Four hours a week? Yeah that’s doable.
I had a quick online discussion recently in regards to The 4-Hour Body by Tim Ferriss. Admittedly, neither of us has read the book, and I might eventually get around to reading it, but it has a long list of books in front of it, so 4-Hour Body will have to wait. The other person simply stated they would doubt the effectiveness of only spending 4 hours a week exercising, as that doesn’t seem like a lot of time. Again, this is simply based off of the title of the book and nothing else.
My response to this statement is simple, 4 hours a week of actual working out is a good amount of time to devote to fitness and still expect to see results.
If someone told me I had that much time to allocate, this is how I would break it down:
I would do three sessions of weightlifting, 45 minutes each session, with a large focus on compound movements. I would keep breaks fairly short, but at least a minute so as not to waste any time and still save up energy in between each set.
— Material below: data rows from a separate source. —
## run.sh

```bash
#!/bin/bash
# the make line also repeats each setting of config.mk as NAME=value (left out here)
make -C /OpenROAD-flow-scripts/flow DESIGN_CONFIG=/design/flow/config.mk WORK_HOME=/design/flow/orfs CLKGATE_MAP_FILE= finish
```

## config.mk

```make
export PLATFORM = sky130hd
export DESIGN_NAME = sur
export DESIGN_NICKNAME = sur
export VERILOG_FILES = /design/flow/design.v
export SDC_FILE = /design/flow/constraint.sdc
export NUM_CORES = 4
export LEC_CHECK = 0
export CAP_MARGIN = 35
export CELL_PAD_IN_SITES_DETAIL_PLACEMENT = 1
export CELL_PAD_IN_SITES_GLOBAL_PLACEMENT = 1
export CORE_ASPECT_RATIO = 1.2
export CORE_MARGIN = 9
export CORE_UTILIZATION = 31
export CTS_CLUSTER_DIAMETER = 279
export GPL_ROUTABILITY_DRIVEN = 0
export HOLD_SLACK_MARGIN = 0.14
export MAX_ROUTING_LAYER = met5
export SLEW_MARGIN = 20
export TNS_END_PERCENT = 80
```

## design.v

```verilog
module surrounding(CLK,rst,EN,TRIG1,TRIG2,TRIG3,TRIG4,TRIG5,ECHO1,ECHO2,ECHO3,ECHO4,ECHO5,min,distance);
input CLK;                
input rst;                
input EN;                 
output reg [3:0] distance;
output reg TRIG1,TRIG2,TRIG3,TRIG4,TRIG5;          
input ECHO1,ECHO2,ECHO3,ECHO4,ECHO5;               
output reg [3:0] min;    
reg [24:0] count;
reg [24:0] count0,count1,count2,count3,count4,count5;
reg [24:0] countsg;
always @(posedge CLK)
begin
    if(rst)
    begin
        count<=0;
        TRIG1<=0;
        TRIG2<=0;
        TRIG3<=0;
        TRIG4<=0;
        TRIG5<=0;
    end
    else if(EN==1)
	 begin 
	     TRIG1<=0;
		  TRIG2<=0;
		  TRIG3<=0;
		  TRIG4<=0;
		  TRIG5<=0;
	 end
	 else if(EN==0)
	 begin
	     if(count==0|count==1)  
		  begin
		        TRIG1<=1;
		        TRIG2<=1;
		        TRIG3<=1;
		        TRIG4<=1;
		        TRIG5<=1;
				  count<=count+1;
		  end
		  else if(count==5000)         
		  begin 
		        TRIG1<=0;
		        TRIG2<=0;
		        TRIG3<=0;
		        TRIG4<=0;
		        TRIG5<=0;
		        count<=0;
		  end
		  else 
		  begin 
		        TRIG1<=0;
		        TRIG2<=0;
		        TRIG3<=0;
		        TRIG4<=0;
		        TRIG5<=0;
				  count<=count+1;
		  end
	  end
end
always @(posedge CLK)
if(rst)
begin
    count0<=0;
    count1<=0;
    count2<=0;
    count3<=0;
    count4<=0;
    count5<=0;
    min<=0;
    distance<=0;
end
else
begin
    if(count0==5000)
	 begin
	     count0<=0;
	     count1<=0;
		  count2<=0;
		  count3<=0;
		  count4<=0;
		  count5<=0;
		  min<=0;
    end	  
	 else
	 begin
		   count0<=count0+1;
	      if(ECHO1==1)
			begin 
				count1<=count1+1;
			end
			if(ECHO2==1)
			begin 
			count2<=count2+1;
			end
			if(ECHO3==1)
			begin 
			count3<=count3+1;
			end
			if(ECHO4==1)
			begin 
			count4<=count4+1;
			end
			if(ECHO5==1)
			begin 
				count5<=count5+1;
			end
	 end
	 if(ECHO1+ECHO2+ECHO3+ECHO4+ECHO5==4)
	 begin
	     if(count1>58&&count2>58&&count3>58&&count4>58&&count5>58)  
		  begin
		      min<=0;
				distance<=0;
        end
        else if(ECHO1==0)
        begin
            min<=1;
				distance<=count1*10/58;
        end
        else if(ECHO2==0)
        begin
            min<=2;
				distance<=count2*10/58;
        end
        else if(ECHO3==0)
        begin
            min<=3;
            distance<=count3*10/58;
		  end 
        else if(ECHO4==0)
        begin
            min<=4;
				distance<=count4*10/58;
        end
        else if(ECHO5==0)
        begin
            min<=5;
				distance<=count5*10/58;
        end			  
	 end
end
endmodule
module surrounding_driver(CLK,rst,CE20,EN,minsg,SG90);
input EN;                 
input [3:0] minsg;
output reg SG90;    
input CLK;                    
input rst;                    
input CE20;                   
reg [24:0] pwm;
reg [24:0] count;
always @(posedge CLK)
begin
	  if(rst) pwm<=0;
	  else if(CE20)
	  case(minsg)
		  0:begin pwm<=0; end
		  1:begin pwm<=40;  end
		  2:begin pwm<=60; end
		  3:begin pwm<=80; end
		  4:begin pwm<=100;end
		  5:begin pwm<=120; end
		  default: pwm<=0; 
	  endcase
end
always @(posedge CLK)
begin
     if(rst)
	  begin
	       count<=0;
	       SG90<=0;
	  end
     else if(count==1000)
	  begin
	       count<=0;
	  end
	  else if(count<pwm) 
	       begin 
			     SG90<=1;
				  count<=count+1;
			 end
	  else
	       begin
			     SG90<=0;
				  count<=count+1;
			 end
end
endmodule
module display_dis(clk,rst,distance,dig,seg);
input clk;
input rst;
input [3:0]distance;
output reg[3:0]dig;
output reg[6:0]seg;
reg[3:0]data1,data2;
reg[3:0]data;
reg q;
always@(posedge clk)
if(rst)
begin
data1<=0;data2<=0;
end
else
begin
data1<=distance%10;
data2<=distance/10;
end
always @(posedge clk)
if(rst)
begin
	q<=0;dig<=0;data<=0;
end
else
begin
	q<=q+1;
	case(q)
	1'd0 : begin dig<=4'b0001; data<=data1; end
	1'd1 : begin dig<=4'b0010; data<=data2; end
	endcase
end
always @(data)
begin 
	case(data)
   4'd0 : seg=7'b1111110;
   4'd1 : seg=7'b0110000;
   4'd2 : seg=7'b1101101;
   4'd3 : seg=7'b1111001;
   4'd4 : seg=7'b0110011;
   4'd5 : seg=7'b1011011;
   4'd6 : seg=7'b1011111;
   4'd7 : seg=7'b1110000;
   4'd8 : seg=7'b1111111;
   4'd9 : seg=7'b1111011;
   default : seg=7'b1111110;
   endcase
end
endmodule
module sur(
    input        CLK,
    input        rst,
    input        EN_sur,
    input        ECHO1,
    input        ECHO2,
    input        ECHO3,
    input        ECHO4,
    input        ECHO5,
    output       TRIG1,
    output       TRIG2,
    output       TRIG3,
    output       TRIG4,
    output       TRIG5,
    output       SG90,
    output [3:0] dig,
    output [6:0] seg,
    output [3:0] dis
);
wire [3:0] min;
wire [3:0] distance;
reg [24:0] count2;
reg        CLK2;
wire       CE20 = (count2 == 2000) && !CLK2;
always @(posedge CLK)
begin
    if (rst)
    begin
        count2 <= 0;
        CLK2   <= 0;
    end
    else if (count2 == 2000)
    begin
        count2 <= 0;
        CLK2   <= ~CLK2;
    end
    else
        count2 <= count2 + 1;
end
surrounding inst4(
    .CLK(CLK), .rst(rst), .EN(EN_sur),
    .TRIG1(TRIG1), .TRIG2(TRIG2), .TRIG3(TRIG3), .TRIG4(TRIG4), .TRIG5(TRIG5),
    .ECHO1(ECHO1), .ECHO2(ECHO2), .ECHO3(ECHO3), .ECHO4(ECHO4), .ECHO5(ECHO5),
    .min(min), .distance(distance)
);
surrounding_driver inst1(
    .CLK(CLK), .rst(rst), .CE20(CE20), .EN(EN_sur), .minsg(min), .SG90(SG90)
);
display_dis inst(
    .clk(CLK), .rst(rst), .distance(distance), .dig(dig), .seg(seg)
);
assign dis = distance;
endmodule
```

## constraint.sdc

```tcl
create_clock -name core_clock -period 18.5 [get_ports {CLK}]
set_input_delay 3.7000 -clock core_clock [delete_from_list [all_inputs] [get_ports {CLK}]]
set_output_delay 3.7000 -clock core_clock [all_outputs]
set_load 0.01 [all_outputs]
```

==> results.yml, run 1 <==
# synthesis and place-and-route metrics
floorplan:
  io_pins: 29
  rows: 116
  initial_core_util_pct: 31.5
  fp.dieW_um: 285
  die_h_um: 338
  die_area_sq_mm: 0.0962
  design.core.area_sq_mm: 0.0840
clocking:
  htreeDepth: 2
  clock_latency_ns: 0.57
  clockBufferDepth: 3
  cts_hold_buf: 0
  clk_pin_slew_ns: 0.06
  cts_buffers: 34
  numClockSinks: 256
  tritoncts: "yes"
  cts_root_buf: "clkbuf_16"
synth:
  synthArstFlopShare_pct: 0
  syn-cell-area_sq_mm: 0.0264
  synthMuxAreaShare_pct: 2.31
  synth.distinct_cells: 150
  edf_count: 0
  synth_stat.cells: 3396
  syn_inst: 3396
  ys_sh_aoi_pct: 26.4
  ys.flop_type: "dfxtp_1"
  yosys-top-cells-count: "nor2_1, nand2_1, ha_1, dfxtp_1, a21oi_1"
  synth_seq_share_pct: 19.4
  yosys_warnings: 4
  yosys.area.top_type: "dfxtp_1"
  synthTopCellsByArea: "dfxtp_1, ha_1, nor2_1, xor2_1, a21oi_1"
  synthTopLogicFamily: "AND-OR/OR-AND gates"
  syn_area_per_cell_sq_um: 7.79
  top_cell: "nor2_1"
  synth-seq-cells: 256
  ys_sh_adder_pct: 13.1
  synth_top_area_share_pct: 19.4
  synth.cellmix.xorXnorShare_pct: 10.1
  yosys_area_sq_mm: 0.0264
  simple_gate_share_pct: 24.3
setup_path:
  reg2reg_to: "inst4.distance[1]$_SDFFE_PP0P_"
  arrival_ns: 18.13
  crit_path_start: "ECHO4"
  path_depth: 59
  critical_path_required_ns: 19.00
  slowest_delay_ns: 0.57
  end_kind: "register"
  cp-endpoint: "inst4.distance[1]$_SDFFE_PP0P_"
  critPathLaunchType: "primary input"
  path_max_fanout: 16
  cp_top_family: "AND-OR/OR-AND gates"
  path_buffers: 6
  crit_path_frequent_cell: "buf_4"
  rr_startpoint: "inst4.count3[3]$_SDFFE_PP0P_"
  crit_type: "in -> reg"
  crit_path_top_delay_cell: "or4b_1"
  r2r_cells: 62
  rrSetupSlack_ns: 1.71
drt:
  drcViolationCount: 0
  num_vias: 25375
  ant_nets: 0
  dr.pass1.iters: 5
  wire_per_inst_um: 17.7
  drt_iter0_markers: 999
  routed_wl_um: 81500
  vias_per_cell: 5.52
final_timing:
  fin_ws_ns: 0.876
  setup_tns_ns: 0
  setup-violations-final: 0
  worstMarginPinSlew_ns: 0.849
  relSlewSlack_pct: 41.8
  min_period_ns: 17.62
  slew_violations: 0
  clock_skew_ns: 0.0206
  hold_viol_final: 0
  fmax_mhz: 56.7
  timing.final.crit_share_pct: 95.3
layout:
  nets: 3728
  stdcell_count: 4597
  num-fill-cells: 10175
  syn_to_final_growth_pct: 12.2
  comb_area_sq_mm: 0.0204
  ff_latch_area_sq_mm: 0.00512
  post-route-util_pct: 35.3
grt:
  grt_pass1_vias: 25602
  antenna_found_initial: 4
  grt_most_used_layer: "met2"
  met1_usage_pct: 21.4
  grt_pass1_wl_um: 136000
  grt_overflow: 0
  grt_usage_pct: 16.5
  grt_max_degree: 70
  use_met3_pct: 1.94
  groute.layer.met2.usage_pct: 29.2
status:
  status: "complete, no violations"
placed_design:
  pre_cts_slack_ns: -0.0655
  hpwlAfterDp_um: 63900
  io_buffers: 26
  placed_cells: 4525
min_path:
  hold_path_startpoint: "inst4.min[3]$_DFF_P_"
  holdPathStages: 2
  min_delay_worst_endpoint: "inst4.min[3]$_DFF_P_"
  hold_class: "reg -> reg"
job:
  maxCapViolCount: 0
  warnings: 40
## cell type report
type / count / share of cell area (%)
clock inverters: 11 / 0.565
diodes: 2 / 0.0169
multi-input cells: 2906 / 68.8
well taps: 1121 / 4.73
flip-flops and latches: 256 / 17.3
inverters: 98 / 1.24
repair buffers: 156 / 4.21
clock buffers: 47 / 3.17
## stage by stage
stage / hold slack, ns / cell area [sq um]
global placement: 0.434 / 28200
floorplan: 0.426 / 26400
CTS: 0.460 / 29300
global route: 0.483 / 29700
detailed placement: 0.447 / 28200
finish: 0.454 / 29700
## repair_timing
action	CTS	global route
endpoints found under the setup margin	0	3
gates resized	0	43
buffers inserted	0	11
## per-layer routing
metal | share of wire (%) | wire [um]
met5 | 0.021 | 17
met4 | 1.9 | 1510
met3 | 2.6 | 2090
met2 | 48 | 39300
met1 | 47 | 38600
==> inputs of run 2 (changes only) <==
- ABC_AREA: unset -> 1
- CAP_MARGIN: 35 -> 20
- CELL_PAD_IN_SITES_DETAIL_PLACEMENT: 1 -> unset
- CELL_PAD_IN_SITES_GLOBAL_PLACEMENT: 1 -> unset
- CORE_ASPECT_RATIO: 1.2 -> 1.77
- CORE_MARGIN: 9 -> 2
- CORE_UTILIZATION: 31 -> 71
- CTS_CLUSTER_DIAMETER: 279 -> unset
- GPL_ROUTABILITY_DRIVEN: 0 -> unset
- HOLD_SLACK_MARGIN: 0.14 -> unset
- MAX_ROUTING_LAYER: met5 -> unset
- PLACE_DENSITY: unset -> 0.36
- SETUP_SLACK_MARGIN: unset -> 1.52
- TNS_END_PERCENT: 80 -> unset
- clock period: 18.5 -> 12.7 ns (I/O delays scaled with it)
==> run 2 against run 1 <==
  * Synthesized cell count rose by 17%
  * Die area fell by 61%
  * Area after synthesis fell by 4.7%
  * The run now fails in 5_1_grt
==> results.yml, run 2 <==
# yosys + openroad results
synth:
  synthArstFlopShare_pct: 0
  synth.cellmix.xorXnorShare_pct: 4.21
  synth-seq-cells: 256
  synth_seq_share_pct: 20.3
  synth_top_area_share_pct: 20.3
  ys.flop_type: "dfxtp_1"
  syn-cell-area_sq_mm: 0.0252
  syn_area_per_cell_sq_um: 6.35
  synthTopCellsByArea: "dfxtp_1, nand2_1, ha_1, inv_1, nor2_1"
  synthMuxAreaShare_pct: 0
  yosys_area_sq_mm: 0.0252
  ys_sh_adder_pct: 13.5
  yosys-top-cells-count: "nand2_1, inv_1, nor2_1, a21oi_1, nand3_1"
  synth.distinct_cells: 69
  syn_inst: 3968
  yosys_warnings: 4
  ys_sh_aoi_pct: 13.6
  simple_gate_share_pct: 38.2
  yosys.area.top_type: "dfxtp_1"
  synth_stat.cells: 3968
  synthTopLogicFamily: "simple AND/OR/NAND/NOR gates"
  top_cell: "nand2_1"
  edf_count: 0
floorplan:
  initial_core_util_pct: 72.1
  die_h_um: 255
  die_area_sq_mm: 0.0371
  rows: 91
  io_pins: 29
  fp.dieW_um: 146
  design.core.area_sq_mm: 0.0350
clocking:
  cts_root_buf: "clkbuf_16"
  numClockSinks: 256
  cts_buffers: 25
  htreeDepth: 1
  clockBufferDepth: 3
  cts_hold_buf: 0
placed_design:
  place_congestion: 1.08
  hpwlAfterDp_um: 63500
  place_area_sq_mm: 0.0268
  io_buffers: 26
  pre_cts_slack_ns: -1.42
  placed_cells: 4522
status:
  haltStage: "5_1_grt"
  status: "aborted with a tool error"
  tool.error: "[ERROR GRT-0232] Routing congestion too high. Check the congestion heatmap in the GUI."
grt:
  grt_usage_pct: 79.7
  grt_overflow: 405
I would alternate between upper and lower body days. Squats, deadlifts and presses would occur fairly regularly.
On my off days from the weights I would do three 30 minute cardio sessions, focused on high intensity intervals, and that would include warm up and cool down time. My favorite device for intervals is the Schwinn Airdyne, and most of my clients can confirm that this is true.
That leaves me with an additional 15 minutes to play with, and they would most likely end up being spent in the weight room or on the floor stretching.
This is obviously not a one size fits all scenario, but this is how my personal workouts would be structured based on my current goals and needs, and with only four hours a week.
So there you have it, a simple example of what a 4 hour workout might look like. As long as nutrition is in line, results will follow. It may not be the best plan for everyone, but it is way better than zero hours of exercise.